Affordable housing in Los Angeles can be ambitious in design and liveability, but also costly. That’s because it’s produced by non-profit developers who have to meet a bunch of conditions that add on dollars. Would it be cheaper if the private sector built affordable housing?
DnA met with Lawry Meister, president of FlyawayHomes LLC and CEO of the Steaven Jones Development Co. They are working with the nonprofit The People Concern to build “the first permanent supportive housing project funded with social impact equity,” on a lot in South Los Angeles.
Meister says there are many obstacles to building affordable housing.
“It's very expensive. It takes a long time to get accomplished. Funding is very tricky to put together with low income tax credits, and with the tax cuts maybe those are becoming less favorable as an investment vehicle. The NIMBYism is delaying projects,” she said.
One of the ways her firm has sped up the permitting and construction process is by using modular units, which are approved by the state of California and made in a factory while they did their site work.
By repurposing shipping containers, Meister said, “we're solving an environmental problem as well, because there are four million unused shipping containers down in the Port of Long Beach,” she said. “We think that the shipping containers actually are very appealing aesthetically on the outside. It looks like a contemporary building.”
The walls are fully insulated, heated and air conditioned, and from the inside look like any other traditionally-built apartment building. The building comprises eight pods of four-bedroom units. Clients have their own private bedrooms but share a bathroom, dining area, living space and kitchen.
FlyawayHomes is just one developer that’s looking to shipping containers as an affordable housing model. This strategy has even earned a nickname: “Cargotecture.”
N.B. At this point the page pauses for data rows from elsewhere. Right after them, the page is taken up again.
`src/hdl/mon_sticky_pkg.sv`:
```
package mon_sticky_pkg;

  // bank geometry
  localparam int NUM_REFS = 6;
  localparam int ADDR_W   = 16;
  localparam int DATA_W   = 8;
  localparam int FLAG_W   = 5;

  // per-reference failure flag registers
  localparam logic [ADDR_W-1:0] REF0_FLAGS_ADDR = 16'h0186;
  localparam logic [ADDR_W-1:0] REF1_FLAGS_ADDR = 16'h0187;
  localparam logic [ADDR_W-1:0] REF2_FLAGS_ADDR = 16'h0188;
  localparam logic [ADDR_W-1:0] REF3_FLAGS_ADDR = 16'h0189;
  localparam logic [ADDR_W-1:0] REF4_FLAGS_ADDR = 16'h018A;
  localparam logic [ADDR_W-1:0] REF5_FLAGS_ADDR = 16'h018B;

  // lock and interrupt registers
  localparam logic [ADDR_W-1:0] STICKY_LOCK_ADDR = 16'h01A0;
  localparam logic [ADDR_W-1:0] IRQ_STATUS_ADDR  = 16'h01A1;
  localparam logic [ADDR_W-1:0] IRQ_CLEAR_ADDR   = 16'h01A2;
  localparam logic [ADDR_W-1:0] IRQ_ENABLE_ADDR  = 16'h01A3;

  // flag field positions
  localparam int PFM_BIT = 4;
  localparam int GST_BIT = 3;
  localparam int CFM_BIT = 2;
  localparam int SCM_BIT = 1;
  localparam int LOS_BIT = 0;

  // reset values
  localparam logic [FLAG_W-1:0]   FLAGS_RST      = 5'h00;
  localparam logic [DATA_W-1:0]   LOCK_RST       = 8'h00;
  localparam logic [NUM_REFS-1:0] IRQ_STATUS_RST = 6'h00;
  localparam logic [NUM_REFS-1:0] IRQ_ENABLE_RST = 6'h00;
  localparam logic [DATA_W-1:0]   RDATA_IDLE     = 8'h00;

  // one reference's failure flags, msb first matches the bit positions
  typedef struct packed {
    logic pfm;
    logic gst;
    logic cfm;
    logic scm;
    logic los;
  } fail_flags_t;

  // host register port request
  typedef struct packed {
    logic [ADDR_W-1:0] addr;
    logic [DATA_W-1:0] wdata;
    logic              wr;
    logic              rd;
  } host_req_t;

endpackage : mon_sticky_pkg

```
`src/hdl/ref_monitor_sticky_flags.sv`:
```
`timescale 1ns/1ps
// Function
// - bit 4 latches a period or frequency failure until the host acknowledges it.
// - bit 3 latches a guard timer failure until the host acknowledges it.
// - bit 2 latches a coarse frequency failure until the host acknowledges it.
// - bit 1 latches a single cycle failure until the host acknowledges it.
// - bit 0 latches a loss of signal until the host acknowledges it.
// - references 1 to 5 follow reference 0 at consecutive addresses, same layout, bits 7:5 reserved.
// - while the lock register is non-zero the monitor cannot update any flag.
module ref_monitor_sticky_flags #(
  parameter int NUM_REFS = mon_sticky_pkg::NUM_REFS
) (
  // clock and reset
  input  wire logic                              i_core_clk,
  input  wire logic                              i_sys_rst,
  // host register port
  input  wire mon_sticky_pkg::host_req_t         i_host_req,
  output logic [mon_sticky_pkg::DATA_W-1:0]      o_rdata,
  // monitor processor events, one-cycle pulses
  input  wire mon_sticky_pkg::fail_flags_t [NUM_REFS-1:0] i_mon_fail,
  output logic                                   o_update_blocked,
  // status outputs
  output mon_sticky_pkg::fail_flags_t [NUM_REFS-1:0] o_ref_flags,
  output logic                                   o_irq
);

  localparam int DW = mon_sticky_pkg::DATA_W;
  localparam int AW = mon_sticky_pkg::ADDR_W;

  typedef struct packed {
    logic [DW-1:0]       lock;
    logic [NUM_REFS-1:0] irq_status;
    logic [NUM_REFS-1:0] irq_enable;
    logic [DW-1:0]       rdata;
  } state_t;

  state_t                                     st_r;
  state_t                                     st_nxt;
  mon_sticky_pkg::fail_flags_t [NUM_REFS-1:0] flags;
  logic [NUM_REFS-1:0]                        new_fail;
  logic [NUM_REFS-1:0]                        flag_wr;
  logic                                       set_allow;
  logic [mon_sticky_pkg::ADDR_W-1:0]          ref_index;
  logic                                       ref_hit;
  mon_sticky_pkg::fail_flags_t                host_keep;

  // field layout of a flag register on the host port
  function automatic logic [DW-1:0] pack_flags(
    input mon_sticky_pkg::fail_flags_t f
  );
    logic [DW-1:0] v;
    v = '0;
    v[mon_sticky_pkg::PFM_BIT] = f.pfm;
    v[mon_sticky_pkg::GST_BIT] = f.gst;
    v[mon_sticky_pkg::CFM_BIT] = f.cfm;
    v[mon_sticky_pkg::SCM_BIT] = f.scm;
    v[mon_sticky_pkg::LOS_BIT] = f.los;
    return v;
  endfunction : pack_flags

  function automatic mon_sticky_pkg::fail_flags_t unpack_flags(
    input logic [DW-1:0] v
  );
    mon_sticky_pkg::fail_flags_t f;
    f.pfm = v[mon_sticky_pkg::PFM_BIT];
    f.gst = v[mon_sticky_pkg::GST_BIT];
    f.cfm = v[mon_sticky_pkg::CFM_BIT];
    f.scm = v[mon_sticky_pkg::SCM_BIT];
    f.los = v[mon_sticky_pkg::LOS_BIT];
    return f;
  endfunction : unpack_flags

  // any non-zero lock freezes monitor updates, events meanwhile are dropped
  assign set_allow        = (st_r.lock == mon_sticky_pkg::LOCK_RST);
  assign o_update_blocked = ~set_allow;

  // flag registers sit at consecutive addresses from reference 0
  assign ref_index = i_host_req.addr - mon_sticky_pkg::REF0_FLAGS_ADDR;
  assign ref_hit   = (i_host_req.addr >= mon_sticky_pkg::REF0_FLAGS_ADDR)
                  && (ref_index < AW'(NUM_REFS));
  // reserved bits 7:5 have no storage behind them
  assign host_keep = unpack_flags(i_host_req.wdata);

  genvar g;
  generate
    for (g = 0; g < NUM_REFS; g++) begin : g_ref
      assign flag_wr[g] = i_host_req.wr && ref_hit
        && (ref_index == AW'(g));
      ref_fail_sticky u_sticky (
        .i_core_clk  (i_core_clk),
        .i_sys_rst   (i_sys_rst),
        .i_fail_set  (i_mon_fail[g]),
        .i_set_allow (set_allow),
        .i_host_wr   (flag_wr[g]),
        .i_host_keep (host_keep),
        .o_flags     (flags[g]),
        .o_new_fail  (new_fail[g])
      );
    end
  endgenerate

  always_comb begin
    st_nxt = st_r;
    // host writes
    if (i_host_req.wr) begin
      if (i_host_req.addr == mon_sticky_pkg::STICKY_LOCK_ADDR) begin
        st_nxt.lock = i_host_req.wdata;
      end else if (i_host_req.addr == mon_sticky_pkg::IRQ_ENABLE_ADDR) begin
        st_nxt.irq_enable = i_host_req.wdata[NUM_REFS-1:0];
      end else if (i_host_req.addr == mon_sticky_pkg::IRQ_CLEAR_ADDR) begin
        st_nxt.irq_status = st_r.irq_status
                          & ~i_host_req.wdata[NUM_REFS-1:0];
      end
    end
    // newly latched failures win over a same-cycle clear
    st_nxt.irq_status = st_nxt.irq_status | new_fail;
    // read data stand only in the cycle after the strobe
    st_nxt.rdata = mon_sticky_pkg::RDATA_IDLE;
    if (i_host_req.rd) begin
      if (ref_hit) begin
        st_nxt.rdata = pack_flags(flags[ref_index[2:0]]);
      end else if (i_host_req.addr == mon_sticky_pkg::STICKY_LOCK_ADDR) begin
        st_nxt.rdata = st_r.lock;
      end else if (i_host_req.addr == mon_sticky_pkg::IRQ_STATUS_ADDR) begin
        st_nxt.rdata = DW'(st_r.irq_status);
      end else if (i_host_req.addr == mon_sticky_pkg::IRQ_ENABLE_ADDR) begin
        st_nxt.rdata = DW'(st_r.irq_enable);
      end
    end
  end

  always_ff @(posedge i_core_clk or posedge i_sys_rst) begin
    if (i_sys_rst) begin
      st_r.lock       <= mon_sticky_pkg::LOCK_RST;
      st_r.irq_status <= mon_sticky_pkg::IRQ_STATUS_RST;
      st_r.irq_enable <= mon_sticky_pkg::IRQ_ENABLE_RST;
      st_r.rdata      <= mon_sticky_pkg::RDATA_IDLE;
    end else begin
      st_r <= st_nxt;
    end
  end

  assign o_rdata     = st_r.rdata;
  assign o_ref_flags = flags;
  assign o_irq       = |(st_r.irq_status & st_r.irq_enable);

endmodule : ref_monitor_sticky_flags

```
`src/hdl/ref_fail_sticky.sv`:
```
`timescale 1ns/1ps
module ref_fail_sticky (
  // clock and reset
  input  wire logic                  i_core_clk,
  input  wire logic                  i_sys_rst,
  // monitor side
  input  wire mon_sticky_pkg::fail_flags_t i_fail_set,
  input  wire logic                  i_set_allow,
  // host side
  input  wire logic                  i_host_wr,
  input  wire mon_sticky_pkg::fail_flags_t i_host_keep,
  // outputs
  output mon_sticky_pkg::fail_flags_t o_flags,
  output logic                       o_new_fail
);

  typedef struct packed {
    mon_sticky_pkg::fail_flags_t flags;
  } state_t;

  state_t                      st_r;
  state_t                      st_nxt;
  mon_sticky_pkg::fail_flags_t keep;
  mon_sticky_pkg::fail_flags_t set;

  always_comb begin
    st_nxt = st_r;
    // zero acknowledges, one leaves the flag alone
    keep = i_host_wr ? (st_r.flags & i_host_keep) : st_r.flags;
    set  = i_set_allow ? i_fail_set : mon_sticky_pkg::fail_flags_t'(0);
    // a failure in the clearing cycle survives: set beats clear
    st_nxt.flags.pfm = keep.pfm | set.pfm;
    st_nxt.flags.gst = keep.gst | set.gst;
    st_nxt.flags.cfm = keep.cfm | set.cfm;
    st_nxt.flags.scm = keep.scm | set.scm;
    st_nxt.flags.los = keep.los | set.los;
  end

  always_ff @(posedge i_core_clk or posedge i_sys_rst) begin
    if (i_sys_rst) begin
      st_r.flags <= mon_sticky_pkg::FLAGS_RST;
    end else begin
      st_r <= st_nxt;
    end
  end

  assign o_flags    = st_r.flags;
  assign o_new_fail = |(set & ~keep);

endmodule : ref_fail_sticky

```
An architecture + planning firm called KTGY plans to break ground in September on a homeless housing complex in Westlake that’s made of shipping containers. The four-story building, called Hope on Alvarado, will hold 84 studio and one-bedroom apartments.
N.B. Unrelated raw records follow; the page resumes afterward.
===== config.mk =====
export PLATFORM = sky130hd
export DESIGN_NAME = rate_divider
export DESIGN_NICKNAME = d
export VERILOG_FILES = /design/src/include/rate_divider_pkg.sv /design/src/logic/rate_divider.sv
export VERILOG_INCLUDE_DIRS = /design/src /design/src/include
export SDC_FILE = /design/constraint.sdc
export NUM_CORES = 1
export LEC_CHECK = 0
export ABC_CLOCK_PERIOD_IN_PS = 7600
export BUFFER_PORTS_ARGS = -buffer_cell sky130_fd_sc_hd__buf_2
export CORE_ASPECT_RATIO = 1.75
export CORE_UTILIZATION = 65
export DETAILED_ROUTE_END_ITERATION = 8
export PLACE_DENSITY = 0.88
export SYNTH_ARGS = -nofsm -noshare
export SYNTH_HDL_FRONTEND = slang
export SYNTH_SLANG_ARGS = --single-unit

===== constraint.sdc =====
create_clock -name clk -period 7.6 [get_ports clk]
set_clock_uncertainty 0.2 [all_clocks]
set_input_delay 1.9 -clock clk [delete_from_list [all_inputs] [get_ports clk]]
set_output_delay 1.9 -clock clk [all_outputs]
set_load 0.03 [all_outputs]
<file path="src/core/ers_pkg.sv">
// Package for the elevator run sequencer: register map, timing, states
package ers_pkg;
    // Register byte offsets
    localparam logic [7:0] OFF_STATE = 8'h00;
    localparam logic [7:0] OFF_CREEP = 8'h04;
    localparam logic [7:0] OFF_FLOOR = 8'h08;
    localparam logic [7:0] OFF_CTRL = 8'h0C;
    localparam logic [7:0] OFF_BRREL = 8'h10;
    localparam logic [7:0] OFF_LOAD = 8'h14;
    localparam logic [7:0] OFF_BRAPP = 8'h18;
    localparam logic [7:0] OFF_DEMAG = 8'h1C;
    localparam logic [7:0] OFF_ROPE = 8'h20;
    localparam logic [7:0] OFF_SPEED = 8'h24;
    // Control register fields
    localparam int CTRL_DIRREQ = 0;
    localparam int CTRL_SERVO = 1;
    // Reset values
    localparam logic [15:0] RST_ZERO = 16'h0000;
    localparam logic [15:0] RST_ROPE = 16'h0001;
    localparam logic [15:0] RST_LOAD = 16'h00C8;
    // Start request threshold on the speed selection value
    localparam logic [15:0] START_THRESH = 16'h0712;
    // Default creep speed parameter number (menu 18, parameter 11)
    localparam logic [15:0] CREEP_DEFAULT = 16'h0713;
    // Update tick: 4 ms at 100 MHz
    localparam int CLK_MHZ = 100;
    localparam int TICK_MS = 4;
    localparam int TICK_CYC = TICK_MS * 1000 * CLK_MHZ;
    // Fixed waits in ms and in whole ticks, rounded up
    localparam int DEBOUNCE_MS = 100;
    localparam int SERVO_MAG_MS = 100;
    localparam int IND_DECAY_MS = 200;
    localparam logic [15:0] DEBOUNCE_TK = 16'((DEBOUNCE_MS + TICK_MS - 1) / TICK_MS);
    localparam logic [15:0] SERVO_MAG_TK = 16'((SERVO_MAG_MS + TICK_MS - 1) / TICK_MS);
    localparam logic [15:0] IND_DECAY_TK = 16'((IND_DECAY_MS + TICK_MS - 1) / TICK_MS);
    localparam logic [15:0] TICK_MS16 = 16'(TICK_MS);
    // Floor approach source codes
    localparam logic [2:0] FA_CREEP = 3'h0;
    localparam logic [2:0] FA_AIN3 = 3'h3;
    localparam logic [2:0] FA_SPDOFF = 3'h4;
    localparam logic [2:0] FA_DIST = 3'h5;
    typedef enum logic [2:0] {
        ST_IDLE, ST_DEBOUNCE, ST_MAGNET, ST_BRAKE_REL,
        ST_RUN, ST_BRAKE_APP, ST_DECAY, ST_RELEASE
    } ers_state_type;
endpackage : ers_pkg

</file>
<file path="src/core/ers_sequencer.sv">
// Elevator run sequencer with APB register slave
//
// Chosen here: the address map and the APB interface to the registers.
`timescale 1ns/10ps
module ers_sequencer
    import ers_pkg::*;
#(
    parameter int TICK_CYCLES = TICK_CYC
) (
    // Clock and reset
    input wire logic clk,
    input wire logic nrst,
    // APB slave
    input wire logic psel,
    input wire logic penable,
    input wire logic pwrite,
    input wire logic [7:0] paddr,
    input wire logic [31:0] pwdata,
    output logic [31:0] prdata,
    output logic pready,
    output logic pslverr,
    // Lift controller and drive status
    input wire logic [15:0] speedSelectionValue,
    input wire logic directionSignal,
    input wire logic startSignal,
    input wire logic rampActive,
    input wire logic contactorFeedbackInput,
    input wire logic motorMagnetised,
    input wire logic analogInputOne,
    input wire logic analogInputTwo,
    input wire logic analogInputThree,
    // Sequencer outputs
    output logic contactorOn,
    output logic currentEnable,
    output logic brakeRelease,
    output logic rampEnable,
    output logic loadMeasureActive,
    output logic [15:0] creepSpeedParam,
    output logic directFloorEnable,
    output logic floorStopRequest,
    output logic distanceControl,
    output logic [15:0] nominalSpeed
);
    logic [31:0] tickCnt_q, tickCnt_d;
    logic tick_q, tick_d;
    ers_state_type state_q, state_d;
    logic [15:0] timer_q, timer_d;
    logic [15:0] loadTimer_q, loadTimer_d;
    logic [15:0] creepSel_q, creepSel_d;
    logic [15:0] floorSel_q, floorSel_d;
    logic [15:0] ctrl_q, ctrl_d;
    logic [15:0] brRel_q, brRel_d;
    logic [15:0] loadTime_q, loadTime_d;
    logic [15:0] brApp_q, brApp_d;
    logic [15:0] demag_q, demag_d;
    logic [15:0] rope_q, rope_d;
    logic [15:0] autoSpeed_q, autoSpeed_d;
    logic [31:0] prdata_d;
    logic pready_d, pslverr_d;
    logic contactor_d, current_d, brake_d, ramp_d, loadAct_d;
    logic [15:0] creepOut_d, nominal_d;
    logic dtf_d, floorStop_d, dist_d;
    logic access, wr, mapped;
    logic startReq, servo;
    logic [15:0] timerInc, ticksBrRel, ticksLoad, ticksBrApp, ticksDemag;
    logic [31:0] ropeProd;

    // One-cycle tick enable from a divider
    always_comb begin
        tickCnt_d = tickCnt_q + 32'h0000_0001;
        tick_d = 1'b0;
        if (tickCnt_q >= 32'(TICK_CYCLES - 1)) begin
            tickCnt_d = 32'h0000_0000;
            tick_d = 1'b1;
        end
    end

    always_ff @(posedge clk or negedge nrst) begin
        if (!nrst) begin
            tickCnt_q <= 32'h0000_0000;
            tick_q <= 1'b0;
        end else begin
            tickCnt_q <= tickCnt_d;
            tick_q <= tick_d;
        end
    end

    // APB register file; answers in the access cycle, no wait states
    assign access = psel && penable;
    assign wr = access && pwrite;
    always_comb begin
        mapped = 1'b1;
        case (paddr)
            OFF_STATE, OFF_CREEP, OFF_FLOOR, OFF_CTRL, OFF_BRREL,
            OFF_LOAD, OFF_BRAPP, OFF_DEMAG, OFF_ROPE, OFF_SPEED: mapped = 1'b1;
            default: mapped = 1'b0;
        endcase
    end

    always_comb begin
        creepSel_d = creepSel_q;
        floorSel_d = floorSel_q;
        ctrl_d = ctrl_q;
        brRel_d = brRel_q;
        loadTime_d = loadTime_q;
        brApp_d = brApp_q;
        demag_d = demag_q;
        rope_d = rope_q;
        prdata_d = 32'h0000_0000;
        pready_d = 1'b0;
        pslverr_d = 1'b0;
        if (psel && !penable) begin
            pready_d = 1'b1;
            pslverr_d = !mapped;
        end
        // Read data is latched in setup so that it stands beside pready
        if (psel && !penable && !pwrite) begin
            case (paddr)
                OFF_STATE: prdata_d = {16'h0000, 13'h0000, state_q};
                OFF_CREEP: prdata_d = {16'h0000, creepSel_q};
                OFF_FLOOR: prdata_d = {16'h0000, floorSel_q};
                OFF_CTRL: prdata_d = {16'h0000, ctrl_q};
                OFF_BRREL: prdata_d = {16'h0000, brRel_q};
                OFF_LOAD: prdata_d = {16'h0000, loadTime_q};
                OFF_BRAPP: prdata_d = {16'h0000, brApp_q};
                OFF_DEMAG: prdata_d = {16'h0000, demag_q};
                OFF_ROPE: prdata_d = {16'h0000, rope_q};
                OFF_SPEED: prdata_d = {16'h0000, autoSpeed_q};
                default: prdata_d = 32'h0000_0000;
            endcase
        end
        if (wr) begin
            case (paddr)
                OFF_CREEP: creepSel_d = pwdata[15:0];
                OFF_FLOOR: floorSel_d = pwdata[15:0];
                OFF_CTRL: ctrl_d = {14'h0000, pwdata[1:0]};
                OFF_BRREL: brRel_d = pwdata[15:0];
                OFF_LOAD: loadTime_d = pwdata[15:0];
                OFF_BRAPP: brApp_d = pwdata[15:0];
                OFF_DEMAG: demag_d = pwdata[15:0];
                OFF_ROPE: rope_d = pwdata[15:0];
                default: ;
            endcase
        end
    end

    // Data phase outputs are registered, so pready rises in the access cycle
    always_ff @(posedge clk or negedge nrst) begin
        if (!nrst) begin
            creepSel_q <= RST_ZERO;
            floorSel_q <= RST_ZERO;
            ctrl_q <= RST_ZERO;
            brRel_q <= RST_ZERO;
            loadTime_q <= RST_LOAD;
            brApp_q <= RST_ZERO;
            demag_q <= RST_ZERO;
            rope_q <= RST_ROPE;
            prdata <= 32'h0000_0000;
            pready <= 1'b0;
            pslverr <= 1'b0;
        end else begin
            creepSel_q <= creepSel_d;
            floorSel_q <= floorSel_d;
            ctrl_q <= ctrl_d;
            brRel_q <= brRel_d;
            loadTime_q <= loadTime_d;
            brApp_q <= brApp_d;
            demag_q <= demag_d;
            rope_q <= rope_d;
            prdata <= prdata_d;
            pready <= pready_d;
            pslverr <= pslverr_d;
        end
    end

    // Programmable times are in ms; converted to ticks, rounded up
    function automatic logic [15:0] ms_to_ticks(input logic [15:0] ms);
        logic [16:0] sum;
        sum = {1'b0, ms} + {1'b0, TICK_MS16} - 17'h0_0001;
        return 16'(sum / {1'b0, TICK_MS16});
    endfunction : ms_to_ticks

    assign ticksBrRel = ms_to_ticks(brRel_q);
    assign ticksLoad = ms_to_ticks(loadTime_q);
    assign ticksBrApp = ms_to_ticks(brApp_q);
    assign ticksDemag = ms_to_ticks(demag_q);
    assign servo = ctrl_q[CTRL_SERVO];
    assign timerInc = (timer_q == 16'hFFFF) ? timer_q : timer_q + 16'h0001;
    assign startReq = (speedSelectionValue > START_THRESH)
        && (!ctrl_q[CTRL_DIRREQ] || directionSignal);

    // Run sequencer, advanced only on the update tick
    always_comb begin
        state_d = state_q;
        timer_d = timer_q;
        loadTimer_d = loadTimer_q;
        contactor_d = contactorOn;
        current_d = currentEnable;
        brake_d = brakeRelease;
        ramp_d = rampEnable;
        loadAct_d = 1'b0;
        if (tick_q) begin
            timer_d = timerInc;
            case (state_q)
                ST_IDLE: begin
                    timer_d = 16'h0000;
                    contactor_d = startReq;
                    if (startReq && contactorFeedbackInput) begin
                        state_d = ST_DEBOUNCE;
                    end
                end
                ST_DEBOUNCE: begin
                    if (timerInc >= DEBOUNCE_TK) begin
                        current_d = 1'b1;
                        timer_d = 16'h0000;
                        state_d = ST_MAGNET;
                    end
                end
                ST_MAGNET: begin
                    if (servo ? (timerInc >= SERVO_MAG_TK) : motorMagnetised) begin
                        brake_d = 1'b1;
                        timer_d = 16'h0000;
                        loadTimer_d = 16'h0000;
                        state_d = ST_BRAKE_REL;
                    end
                end
                ST_BRAKE_REL: begin
                    // Load measurement starts once the brake release time is over
                    if (timerInc > ticksBrRel && loadTimer_q < ticksLoad) begin
                        loadTimer_d = loadTimer_q + 16'h0001;
                        loadAct_d = 1'b1;
                    end
                    if (timerInc >= ticksBrRel && loadTimer_d >= ticksLoad) begin
                        ramp_d = 1'b1;
                        state_d = ST_RUN;
                    end
                end
                ST_RUN: begin
                    if (!startSignal && speedSelectionValue == 16'h0000 && !rampActive) begin
                        brake_d = 1'b0;
                        ramp_d = 1'b0;
                        timer_d = 16'h0000;
                        state_d = ST_BRAKE_APP;
                    end
                end
                ST_BRAKE_APP: begin
                    if (timerInc >= ticksBrApp) begin
                        current_d = 1'b0;
                        timer_d = 16'h0000;
                        state_d = ST_DECAY;
                    end
                end
                ST_DECAY: begin
                    if (timerInc >= (servo ? ticksDemag : IND_DECAY_TK)) begin
                        contactor_d = 1'b0;
                        state_d = ST_RELEASE;
                    end
                end
                ST_RELEASE: begin
                    if (!contactorFeedbackInput && !startReq) begin
                        state_d = ST_IDLE;
                    end
                end
                default: state_d = ST_IDLE;
            endcase
        end else begin
            loadAct_d = loadActiveHold();
        end
    end

    function automatic logic loadActiveHold();
        return loadMeasureActive;
    endfunction : loadActiveHold

    // Floor approach source and creep redirection
    assign ropeProd = 32'(speedSelectionValue) * 32'(rope_q);
    always_comb begin
        creepOut_d = (creepSel_q == RST_ZERO) ? CREEP_DEFAULT : creepSel_q;
        nominal_d = ropeProd[15:0];
        autoSpeed_d = nominal_d;
        dtf_d = (floorSel_q != RST_ZERO);
        floorStop_d = 1'b0;
        dist_d = 1'b0;
        case (floorSel_q[2:0])
            FA_CREEP: floorStop_d = 1'b0;
            3'h1: floorStop_d = analogInputOne;
            3'h2: floorStop_d = analogInputTwo;
            FA_AIN3: floorStop_d = analogInputThree;
            FA_SPDOFF: floorStop_d = (speedSelectionValue == 16'h0000);
            FA_DIST: dist_d = 1'b1;
            default: dtf_d = 1'b0;
        endcase
        if (floorSel_q > 16'(FA_DIST)) begin
            dtf_d = 1'b0;
            floorStop_d = 1'b0;
            dist_d = 1'b0;
        end
    end

    always_ff @(posedge clk or negedge nrst) begin
        if (!nrst) begin
            state_q <= ST_IDLE;
            timer_q <= RST_ZERO;
            loadTimer_q <= RST_ZERO;
            autoSpeed_q <= RST_ZERO;
            contactorOn <= 1'b0;
            currentEnable <= 1'b0;
            brakeRelease <= 1'b0;
            rampEnable <= 1'b0;
            loadMeasureActive <= 1'b0;
            creepSpeedParam <= CREEP_DEFAULT;
            nominalSpeed <= RST_ZERO;
            directFloorEnable <= 1'b0;
            floorStopRequest <= 1'b0;
            distanceControl <= 1'b0;
        end else begin
            state_q <= state_d;
            timer_q <= timer_d;
            loadTimer_q <= loadTimer_d;
            autoSpeed_q <= autoSpeed_d;
            contactorOn <= contactor_d;
            currentEnable <= current_d;
            brakeRelease <= brake_d;
            rampEnable <= ramp_d;
            loadMeasureActive <= loadAct_d;
            creepSpeedParam <= creepOut_d;
            nominalSpeed <= nominal_d;
            directFloorEnable <= dtf_d;
            floorStopRequest <= floorStop_d;
            distanceControl <= dist_d;
        end
    end
endmodule : ers_sequencer

</file>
FlyawayHomes’ South LA project also includes an outdoor group session area, a casual lounge area with barbecues, a doggie play area and a community vegetable garden.
There are some obvious benefits to building with shipping containers. They are strong, durable, easily available and relatively cheap. But critics argue that shipping containers are not a simple housing solution. They’re designed to be filled with freight, not people, and require expert welders to make them habitable, which further drives up the cost.
Another way FlyawayHomes has reduced cost is by using non-union workers, which cuts about 30 percent of the cost of labor. That’s something that is required of non-profit developers.
“I don't know why the workers should be subsidized by our project. I sort of look at it as, by increasing the cost of the project that's that many fewer people that we can afford to house,” Meister said.
Meister says she hopes to complete this pilot project in September, and then build more shipping container homes.